* [Your task]
Please copy, exactly as they appear below, the lines from the one containing "lbl: assert property (@(posedge clk) prop)" through the one containing "localparam int STORE_BYTES".

** Available data follows **

==> config.mk <==
export PLATFORM = sky130hd
export DESIGN_NAME = yuvc_ctrl
export DESIGN_NICKNAME = d
export VERILOG_FILES = /design/src/hdl/yuvc_pkg.sv /design/src/hdl/yuvc_ctrl.sv
export VERILOG_INCLUDE_DIRS = /design/src /design/src/hdl
export SDC_FILE = /design/constraint.sdc
export NUM_CORES = 1
export LEC_CHECK = 0
export BUFFER_PORTS_ARGS = -buffer_cell sky130_fd_sc_hd__buf_2
export CAP_MARGIN = 10
export CORE_AREA = 2 2 39 41
export DETAILED_ROUTE_END_ITERATION = 10
export DIE_AREA = 0 0 41 43
export GPL_TIMING_DRIVEN = 1
export PLACE_DENSITY = 0.49
export REMOVE_ABC_BUFFERS = 1
export SYNTH_ARGS = -nofsm -noshare
export SYNTH_HDL_FRONTEND = slang
export SYNTH_SLANG_ARGS = --single-unit
export TNS_END_PERCENT = 30
==> constraint.sdc <==
create_clock -name aclk -period 1.7 [get_ports aclk]
set_input_delay 0.17 -clock aclk [delete_from_list [all_inputs] [get_ports aclk]]
set_output_delay 0.17 -clock aclk [all_outputs]
set_load 0.03 [all_outputs]
==> src/hdl/assert_macros.svh <==
// assertion helpers for the rtl, used by yuvc_ctrl
`ifndef ASSERT_MACROS_SVH
`define ASSERT_MACROS_SVH
`ifndef SYNTH
`define YUVC_ASSERT(lbl, clk, rst_n, prop, msg) \
    lbl: assert property (@(posedge clk) disable iff (!rst_n) prop) else $error(msg);
`define YUVC_ASSERT_ALWAYS(lbl, clk, prop, msg) \
    lbl: assert property (@(posedge clk) prop) else $error(msg);
`else
`define YUVC_ASSERT(lbl, clk, rst_n, prop, msg)
`define YUVC_ASSERT_ALWAYS(lbl, clk, prop, msg)
`endif
`endif

==> src/hdl/yuvc_pkg.sv <==
`default_nettype none

package yuvc_pkg;

    localparam int STORE_BYTES   = 8192;
    localparam int MAX_DIMENSION = 256;
    localparam int STORE_AW      = $clog2(STORE_BYTES);

    // field widths
    localparam int DIM_W    = 9;
    localparam int STRIDE_W = 13;
    localparam int CPS_W    = 3;
    localparam int COORD_W  = 8;
    localparam int BYTE_W   = 8;
    localparam int SADDR_W  = 13;

    // input tdata layout
    localparam int ADDR_LSB = 0;
    localparam int DATA_LSB = ADDR_LSB + SADDR_W;
    localparam int X_LSB    = DATA_LSB + BYTE_W;
    localparam int Y_LSB    = X_LSB + COORD_W;
    localparam int S_TDATA_W = ((Y_LSB + COORD_W + 7) / 8) * 8;
    localparam int M_TDATA_W = 4 * BYTE_W;

    // address arithmetic widths
    localparam int PY_W   = STRIDE_W + COORD_W;
    localparam int PC_W   = STRIDE_W + COORD_W - 1;
    localparam int PX_W   = COORD_W - 1 + CPS_W;
    localparam int AREA_W = 2 * DIM_W;
    localparam int ADDR_W = PY_W + 1;

    // colour arithmetic
    localparam int SUM_W     = 21;
    localparam int CH_BITS   = 18;
    localparam int CH_SHIFT  = 10;
    localparam int COEF_Y    = 1192;
    localparam int COEF_RV   = 1634;
    localparam int COEF_GV   = 833;
    localparam int COEF_GU   = 400;
    localparam int COEF_BU   = 2066;
    localparam int Y_OFFSET  = 16;
    localparam int C_OFFSET  = 128;
    localparam int ALPHA_OPAQUE = 255;

    // register port
    localparam int NUM_REGS = 6;
    localparam int PADDR_W  = $clog2(NUM_REGS * 4);
    localparam int PDATA_W  = 32;

    typedef enum logic [2:0] {
        REG_FORMAT = 3'd0,
        REG_WIDTH  = 3'd1,
        REG_HEIGHT = 3'd2,
        REG_LSTRIDE = 3'd3,
        REG_CSTRIDE = 3'd4,
        REG_CPSTRIDE = 3'd5
    } reg_idx_t;

    typedef enum logic [1:0] {
        FMT_I420 = 2'd0,
        FMT_YV12 = 2'd1,
        FMT_NV12 = 2'd2,
        FMT_NV21 = 2'd3
    } pix_fmt_t;

    typedef enum logic {
        OP_WRITE   = 1'b0,
        OP_CONVERT = 1'b1
    } op_t;

    typedef enum logic [1:0] {
        RD_Y = 2'd0,
        RD_U = 2'd1,
        RD_V = 2'd2
    } rd_sel_t;

    typedef enum logic [2:0] {
        ST_IDLE,
        ST_MUL1,
        ST_ADDR,
        ST_RDY,
        ST_RDU,
        ST_RDV,
        ST_PROD,
        ST_OUT
    } state_t;

    typedef struct packed {
        pix_fmt_t              pixel_format;
        logic [DIM_W-1:0]      frame_width;
        logic [DIM_W-1:0]      frame_height;
        logic [STRIDE_W-1:0]   luma_row_stride;
        logic [STRIDE_W-1:0]   chroma_row_stride;
        logic [CPS_W-1:0]      chroma_pixel_stride;
    } cfg_t;

    typedef struct packed {
        logic    capture;
        logic    wr_en;
        logic    calc_prod;
        logic    calc_addr;
        logic    chk;
        rd_sel_t rd_sel;
        logic    lat_y;
        logic    lat_u;
        logic    calc_mult;
        logic    load_out;
    } cmd_t;

    typedef struct packed {
        logic bad;
        logic out_free;
    } stat_t;

endpackage

`default_nettype wire

==> src/hdl/yuvc_ctrl.sv <==
`default_nettype none
`include "assert_macros.svh"

module yuvc_ctrl
    import yuvc_pkg::*;
(
    input  wire logic  aclk,
    input  wire logic  aresetn,
    input  wire logic  s_tvalid,
    input  wire logic  s_tuser,
    input  wire stat_t status,
    output logic       s_tready,
    output cmd_t       cmd
);

    state_t state_reg, state_next;

    always_ff @(posedge aclk) begin
        if (!aresetn) begin
            state_reg <= ST_IDLE;
        end else begin
            state_reg <= state_next;
        end
    end

    always_comb begin
        state_next = state_reg;
        cmd        = '0;
        cmd.rd_sel = RD_Y;
        s_tready   = 1'b0;
        unique case (state_reg)
            ST_IDLE: begin
                s_tready = 1'b1;
                if (s_tvalid) begin
                    if (s_tuser == OP_WRITE) begin
                        cmd.wr_en = 1'b1;
                    end else begin
                        cmd.capture = 1'b1;
                        state_next  = ST_MUL1;
                    end
                end
            end
            ST_MUL1: begin
                cmd.calc_prod = 1'b1;
                state_next    = ST_ADDR;
            end
            ST_ADDR: begin
                cmd.calc_addr = 1'b1;
                state_next    = ST_RDY;
            end
            ST_RDY: begin
                cmd.chk    = 1'b1;
                cmd.rd_sel = RD_Y;
                state_next = status.bad ? ST_OUT : ST_RDU;
            end
            ST_RDU: begin
                cmd.rd_sel = RD_U;
                cmd.lat_y  = 1'b1;
                state_next = ST_RDV;
            end
            ST_RDV: begin
                cmd.rd_sel = RD_V;
                cmd.lat_u  = 1'b1;
                state_next = ST_PROD;
            end
            ST_PROD: begin
                cmd.calc_mult = 1'b1;
                state_next    = ST_OUT;
            end
            ST_OUT: begin
                if (status.out_free) begin
                    cmd.load_out = 1'b1;
                    state_next   = ST_IDLE;
                end
            end
            default: state_next = ST_IDLE;
        endcase
    end

    `YUVC_ASSERT_ALWAYS(a_rst_idle, aclk, !aresetn |=> state_reg == ST_IDLE, "not idle after reset")
    `YUVC_ASSERT(a_conv_start, aclk, aresetn, (s_tvalid && s_tready && s_tuser == OP_CONVERT) |=> state_reg == ST_MUL1, "convert did not start")
    `YUVC_ASSERT(a_write_idle, aclk, aresetn, (s_tvalid && s_tready && s_tuser == OP_WRITE) |=> state_reg == ST_IDLE, "write left idle")
    `YUVC_ASSERT(a_load_free, aclk, aresetn, cmd.load_out |-> status.out_free, "output overwritten")

endmodule

`default_nettype wire

==> reports/metrics.yaml, run 1 <==
status: "completed"
path_buf_inv: 1
maxCapViolCount: 0
first_pass_iters: 2
core.rowCount: 14
finalSetupTns_ns: 0
ys_top_cells_by_area: "dfxtp_1, nor3b_2, buf_6"
place_ws_ns: 0.430
worst_slew_pin_slew_ns: 0.421
worstPathMaxFanout: 13
syn_to_final_growth_pct: 34.6
power.density_nw_per_um2: 822
required_ns: 1.53
globalRouteTotalUtil: 0.0822
ir_drop_v: 0.000176
ys_ff_latch: 3
multi_input_area_um2: 174
core_area_um2: 1380
grt_pass1_wl_um: 972
cts_tree: "yes"
fillers: 165
dieWidth_um: 41
slowest_stage: "dfxtp_1"
path_class: "register to primary output"
cts_hold_buf: 0
layout-drive-gt1-share: 0.574
place_congestion: 0.612
final_nets: 54
layout_commonest_cell: "buf_2"
finalSetupViolCount: 0
fin_ws_ns: 0.190
grt_max_degree: 14
clk_pin_slew_ns: 0.04
insertion_delay_ns: 0.23
mostFrequentLayoutCells: "buf_2, nor3b_2"
io_buffers: 17
drc: 0
min_period_over_period: 0.889
critical-path-top-delay-family: "flip-flops"
drt_wl_total_um: 584
synth_top_area_share: 0.221
syn_avg_cell_area_um2: 9.05
postSynthCellCount: 30
largest_reg_flops: 3
min_period_ns: 1.51
arrival_ns: 1.34
power.total_w: 0.000300
initial_core_util: 0.196
avgRoutedWirePerCell_um: 9.27
ctsHtreeMaxLevel: 1
rr_worst_depth: 3
yosysWarnings: 0
power.static_leakage_nw: 0.187
grt_pass1_vias: 228
cts.root.buffer_cell: "clkbuf_4"
cts_buffers: 3
min_delay_path_depth: 3
ys_types: 17
antennaDiodeCount: 0
cp-end-kind: "primary output"
netlist_area_um2: 272
clkSinkCount: 3
antenna_left: 0
postCtsSetupRepairBufs: 0
final-seq-area_um2: 60.1
clock_skew_ns: 0.00423
path_cells: "nand2_1 > nor2_1 > buf_2"
path_depth: 3
hold_violations: 0
dpl.hpwl_um: 456
ys_seq_area_frac: 0.221
maxSlewViolCount: 0
cts_buffer_depth: 2
slew_headroom: 0.719
whs_ns: 0.199
via_count: 273
drt_iter0_markers: 4
drt-vias-per-instance: 4.33
antenna_found_initial: 0
cp_slowest_stage_delay_ns: 0.57
rsz0062_at_grt: "false"
globalRoute.totalOverflow: 0
die_h_um: 43
ctsResizeCount: 0
yosys.area.top_type: "dfxtp_1"
die_area_um2: 1760
hold_path_class: "input pin to register"
pin_count: 18
fmax_mhz: 662
cp-start-kind: "register"
## layer usage
metal	vias to the layer above	global-route usage	share of wire
li1	141	-	-
met5	-	0	0
met4	0	0.0600	0
met3	0	0.0366	0.089
met2	12	0.0719	0.38
met1	120	0.137	0.53
## area by class of cell
class | count | area share
Multi-Input combinational cell | 23 | 0.476
Timing Repair Buffer | 17 | 0.233
Sequential cell | 3 | 0.164
Clock buffer | 4 | 0.0719
Tap cell | 16 | 0.0548
## per-stage QoR
stage               instance area, um^2  instances   util
floorplan                           234         26      -
global placement                    339         59  0.245
detailed placement                  339         59  0.245
CTS                                 365         63  0.264
global route                        365         63  0.264
finish                              365         63  0.264
## synth_stat cells
cell      count
and3b_2       1
buf_4         2
nor3b_2       4
nor2_1        3
a211oi_1      1
nand2_1       3
o21ai_0       2
a31oi_1       1
nor4b_2       1
nor3_2        1
and3b_1       1
and3_1        1
a21boi_1      1
dfxtp_1       3
nor3b_1       2
a21oi_1       1
buf_6         2
## worst paths after layout
path                                      to  slack (ns)    startpoint
worst max-delay path                  cmd[0]        0.19  state_reg[1]
worst min-delay path            state_reg[1]        0.20       aresetn
worst max register to register  state_reg[0]        0.63  state_reg[2]
worst min register to register  state_reg[1]        0.65  state_reg[1]
## worst register-to-register path, cell delays in order (launching register included)
cell      delay, ns
dfxtp_1        0.55
nand2_1        0.14
a21boi_1       0.20
nor4b_2        0.06
## cells by family (layout without fill, tap and decap cells)
group,after synthesis,in the layout,synth area share
compound gates,6,6,0.134
buf+inv,4,21,0.138
flops,3,3,0.221
simple gates,17,17,0.507
## where the power goes
part	switching [W]	internal, W	total, W
logic	0.0000508	0.0000317	0.0000825
clock network	0.0000364	0.0000879	0.000124
registers	0.0000173	0.0000762	0.0000935
No activity file was read; power rests on OpenSTA's default activity.
==> inputs of run 2 (changes only) <==
--- a/config.mk
+++ b/config.mk
@@ -8,11 +8,13 @@
 export LEC_CHECK = 0
 export BUFFER_PORTS_ARGS = -buffer_cell sky130_fd_sc_hd__buf_2
 export CAP_MARGIN = 10
+export CELL_PAD_IN_SITES_DETAIL_PLACEMENT = 1
+export CELL_PAD_IN_SITES_GLOBAL_PLACEMENT = 1
 export CORE_AREA = 2 2 39 41
 export DETAILED_ROUTE_END_ITERATION = 10
 export DIE_AREA = 0 0 41 43
 export GPL_TIMING_DRIVEN = 1
-export PLACE_DENSITY = 0.49
+export PLACE_DENSITY = 0.64
 export REMOVE_ABC_BUFFERS = 1
 export SYNTH_ARGS = -nofsm -noshare
 export SYNTH_HDL_FRONTEND = slang
==> run 2 against run 1 <==
Net effect:
- clock skew grew 0.0028 ns
- non-clock buffer count unchanged
- sequential share of layout area is 0.29 points higher
- flip-flop and latch count unchanged
- routed wire length grew 21%
- setup slack got worse by 0.053 ns
- via count decreased by 0.73%
- global-route usage is 1.3 points higher
==> reports/metrics.yaml, run 2 (synthesis results as in run 1) <==
status: "completed"
largest_reg_flops: 3
clock_skew_ns: 0.00700
layout_commonest_cell: "buf_2"
layout-drive-gt1-share: 0.596
cts_hold_buf: 0
fin_ws_ns: 0.136
grt_pass1_vias: 243
slowest_stage: "dfxtp_1"
antennaDiodeCount: 0
antenna_found_initial: 0
clkSinkCount: 3
cp-start-kind: "register"
place_ws_ns: 0.369
insertion_delay_ns: 0.24
core.rowCount: 14
grt_max_degree: 14
finalSetupTns_ns: 0
rsz0062_at_grt: "false"
drc: 0
ir_drop_v: 0.000168
cts_buffers: 3
path_cells: "nand2_1 > nor2_1 > buf_2"
drt_iter0_markers: 3
rr_worst_depth: 3
arrival_ns: 1.39
drt-vias-per-instance: 4.30
power.density_nw_per_um2: 852
min_period_ns: 1.56
mostFrequentLayoutCells: "buf_2, nor3b_2, nand2_1, nor2_1, clkbuf_4"
maxSlewViolCount: 0
busiest_layer: "met1"
hold_path_class: "input pin to register"
final_nets: 54
r2r-start: "state_reg[2]"
initial_core_util: 0.196
die_h_um: 43
globalRouteTotalUtil: 0.0952
cp-end-kind: "primary output"
antenna_left: 0
drt_wl_total_um: 708
grt_pass1_wl_um: 1060
worstPathMaxFanout: 13
required_ns: 1.53
globalRoute.totalOverflow: 0
die_area_um2: 1760
clk_pin_slew_ns: 0.04
place_congestion: 0.617
slew_headroom: 0.714
cp_slowest_stage_delay_ns: 0.57
critPathCapture: "cmd[0]"
grt.met1_usage: 0.131
syn_to_final_growth_pct: 35.0
first_pass_iters: 2
use_met2: 0.103
reg2reg_slack_ns: 0.58
met3_usage: 0.0157
power.static_leakage_nw: 0.187
ctsHtreeMaxLevel: 1
finalSetupViolCount: 0
cts.root.buffer_cell: "clkbuf_4"
fmax_mhz: 639
core_area_um2: 1380
dieWidth_um: 41
avgRoutedWirePerCell_um: 11.2
via_count: 271
pin_count: 18
cts_buffer_depth: 2
hold_violations: 0
min_period_over_period: 0.920
crit_path_start: "state_reg[0]"
worst_slew_pin_slew_ns: 0.429
dpl.hpwl_um: 502
cts_tree: "yes"
path_class: "register to primary output"
r2r_end: "state_reg[0]"
io_buffers: 17
maxCapViolCount: 0
-- run 2: changes by cell type in the layout (fill, tap and decap cells not counted) --
| cell | before | now |
|---|---|---|
| dfxtp_1 | 3 | 2 |
| dfxtp_2 | 0 | 1 |
-- run 2: worst min-delay path by stage --
stage,start,endpoint,slack (ns),cells after the start
2_1_floorplan,aresetn,state_reg[1],0.31,2
3_3_place_gp,aresetn,state_reg[1],0.44,3
3_5_place_dp,aresetn,state_reg[1],0.44,3
4_1_cts,aresetn,state_reg[1],0.19,3
5_1_grt,aresetn,state_reg[1],0.19,3
6_report,aresetn,state_reg[1],0.19,3
-- run 2: layer usage --
metal,vias to the layer above,share of wire,routed length [um]
li1,141,-,-
met3,0,0.066,47
met2,11,0.45,316
met4,0,0,0
met1,119,0.48,343
met5,-,0,0
-- run 2: worst max-delay path, delay by kind of cell (launching register included) --
family                 cells  cell delay, ns
buffers and inverters      1            0.23
flip-flops                 1            0.57
AND/OR/NAND/NOR            2            0.35
-- run 2: cell type report --
| cell class | count | area [um^2] |
|---|---|---|
| multi-input combinational | 23 | 174 |
| clock buffer | 4 | 26.3 |
| tap | 16 | 20.0 |
| timing repair buffer | 17 | 85.1 |
| sequential | 3 | 61.3 |
| fill | 185 | 1020 |
-- run 2: power by group --
group          internal (W)   total, W  switching, W
Clock             0.0000886   0.000134     0.0000455
Combinational     0.0000317  0.0000831     0.0000514
Sequential        0.0000766  0.0000950     0.0000184
Total              0.000197   0.000312      0.000115
-- run 2: repair_timing --
| item | CTS | global route |
|---|---|---|
| gates resized for setup | 0 | 1 |
| endpoints found under the setup margin | 0 | 1 |
| setup buffers | 0 | 0 |
| hold endpoints to repair | 0 | 0 |
-- run 2: through the flow --
step                instance area, um^2   util  hold slack [ns]  std cells  power, W
floorplan                           234      -            0.308         26  0.000150
global placement                    339  0.245            0.442         59  0.000178
detailed placement                  339  0.245            0.443         59  0.000179
CTS                                 365  0.264            0.191         63  0.000318
global route                        367  0.265            0.195         63  0.000330
finish                              367  0.265            0.188         63  0.000312
==> inputs of run 3 (changes only) <==
--- a/config.mk
+++ b/config.mk
@@ -9,13 +9,14 @@
 export BUFFER_PORTS_ARGS = -buffer_cell sky130_fd_sc_hd__buf_2
 export CAP_MARGIN = 10
 export CELL_PAD_IN_SITES_DETAIL_PLACEMENT = 1
-export CELL_PAD_IN_SITES_GLOBAL_PLACEMENT = 1
+export CELL_PAD_IN_SITES_GLOBAL_PLACEMENT = 2
 export CORE_AREA = 2 2 39 41
 export DETAILED_ROUTE_END_ITERATION = 10
 export DIE_AREA = 0 0 41 43
 export GPL_TIMING_DRIVEN = 1
-export PLACE_DENSITY = 0.64
+export PLACE_DENSITY = 0.78
 export REMOVE_ABC_BUFFERS = 1
+export SLEW_MARGIN = 0
 export SYNTH_ARGS = -nofsm -noshare
 export SYNTH_HDL_FRONTEND = slang
 export SYNTH_SLANG_ARGS = --single-unit
==> run 3 against run 2 <==
Net effect:
- routed wire length shrank 12%
- power fell by 3.5%
- clock skew shrank 0.0022 ns
==> reports/metrics.yaml, run 3 (synthesis results as in run 1) <==
status: "completed"
layout-drive-gt1-share: 0.574
clk_pin_slew_ns: 0.04
clkSinkCount: 3
drt_wl_total_um: 622
rsz0062_at_grt: "false"
first_pass_iters: 2
min_period_ns: 1.54
globalRouteTotalUtil: 0.0772
finalSetupTns_ns: 0
die_area_um2: 1760
power.static_leakage_nw: 0.187
worstPathMaxFanout: 13
clock_skew_ns: 0.00484
mostFrequentLayoutCells: "buf_2, nor3b_2"
antennaDiodeCount: 0
drt-vias-per-instance: 4.29
core.rowCount: 14
drc: 0
dieWidth_um: 41
die_h_um: 43
grt_pass1_wl_um: 917
cts.root.buffer_cell: "clkbuf_4"
fin_util: 0.264
grt_pass1_vias: 234
postCtsSetupRepairBufs: 0
initial_core_util: 0.196
core_area_um2: 1380
cts_buffer_depth: 2
maxCapViolCount: 0
globalRoute.totalOverflow: 0
slew_headroom: 0.714
maxSlewViolCount: 0
cts_buffers: 3
cp-start-kind: "register"
final_nets: 54
hold_violations: 0
finalSetupViolCount: 0
multi_input_area_um2: 174
ir_drop_v: 0.000163
min_period_over_period: 0.907
hold_path_class: "input pin to register"
cts_hold_buf: 0
antenna_left: 0
fillers: 179
layout_commonest_cell: "buf_2"
largest_reg_flops: 3
cp-end-kind: "primary output"
via_count: 270
avgRoutedWirePerCell_um: 9.87
path_class: "register to primary output"
grt_max_degree: 14
arrival_ns: 1.37
cts_tree: "yes"
syn_to_final_growth_pct: 34.6
io_buffers: 17
dpl.hpwl_um: 468
power.density_nw_per_um2: 825
final-seq-area_um2: 60.1
fmax_mhz: 648
pin_count: 18
antenna_found_initial: 0
place_congestion: 0.595
drt_iter0_markers: 2
worst_slew_pin_slew_ns: 0.429
insertion_delay_ns: 0.23
ctsHtreeMaxLevel: 1
ctsResizeCount: 0
required_ns: 1.53
## run 3: per-layer routing
| layer | part of all wire | vias to the layer above | global-route usage |
|---|---|---|---|
| li1 | - | 141 | - |
| met1 | 0.50 | 117 | 0.115 |
| met2 | 0.43 | 12 | 0.0906 |
| met3 | 0.071 | 0 | 0 |
| met4 | 0 | 0 | 0.0800 |
| met5 | 0 | - | 0 |
## run 3: critical path: stages, from the launching register on
cell and delay, ns:
dfxtp_1 0.56, nand2_1 0.16, nor2_1 0.19, buf_2 0.23
## run 3: power breakdown
part           leakage [nW]  switching, W  total [W]  internal, W
Sequential           0.0245     0.0000177  0.0000939    0.0000762
Clock                0.0150     0.0000367   0.000125    0.0000880
Combinational         0.147     0.0000510  0.0000827    0.0000317
## run 3: through the flow
| step | power (W) | instances | instance area (um^2) | hold slack (ns) | setup WS, ns |
|---|---|---|---|---|---|
| 6_report | 0.000301 | 63 | 365 | 0.208 | 0.158 |
| 5_1_grt | 0.000320 | 63 | 365 | 0.231 | 0.0801 |
| 3_5_place_dp | 0.000180 | 59 | 339 | 0.446 | 0.407 |
| 3_3_place_gp | 0.000178 | 59 | 339 | 0.441 | 0.452 |
| 2_1_floorplan | 0.000150 | 26 | 234 | 0.308 | 0.0893 |
| 4_1_cts | 0.000311 | 63 | 365 | 0.204 | 0.142 |
## run 3: final cells by class
class | instances | area share
Sequential cell | 3 | 0.164
Clock buffer | 4 | 0.0719
Tap cell | 16 | 0.0548
Multi-Input combinational cell | 23 | 0.476
Timing Repair Buffer | 17 | 0.233
## run 3: final timing paths
kind	start	endpoint	slack [ns]	cells after the start
setup / recovery	state_reg[2]	cmd[0]	0.16	3
hold / removal	aresetn	state_reg[1]	0.21	3
hold reg to reg	state_reg[1]	state_reg[1]	0.64	1
setup reg to reg	state_reg[2]	state_reg[0]	0.58	3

** End of Available data **

* [Output]
    lbl: assert property (@(posedge clk) prop) else $error(msg);
`else
`define YUVC_ASSERT(lbl, clk, rst_n, prop, msg)
`define YUVC_ASSERT_ALWAYS(lbl, clk, prop, msg)
`endif
`endif

==> src/hdl/yuvc_pkg.sv <==
`default_nettype none

package yuvc_pkg;

    localparam int STORE_BYTES   = 8192;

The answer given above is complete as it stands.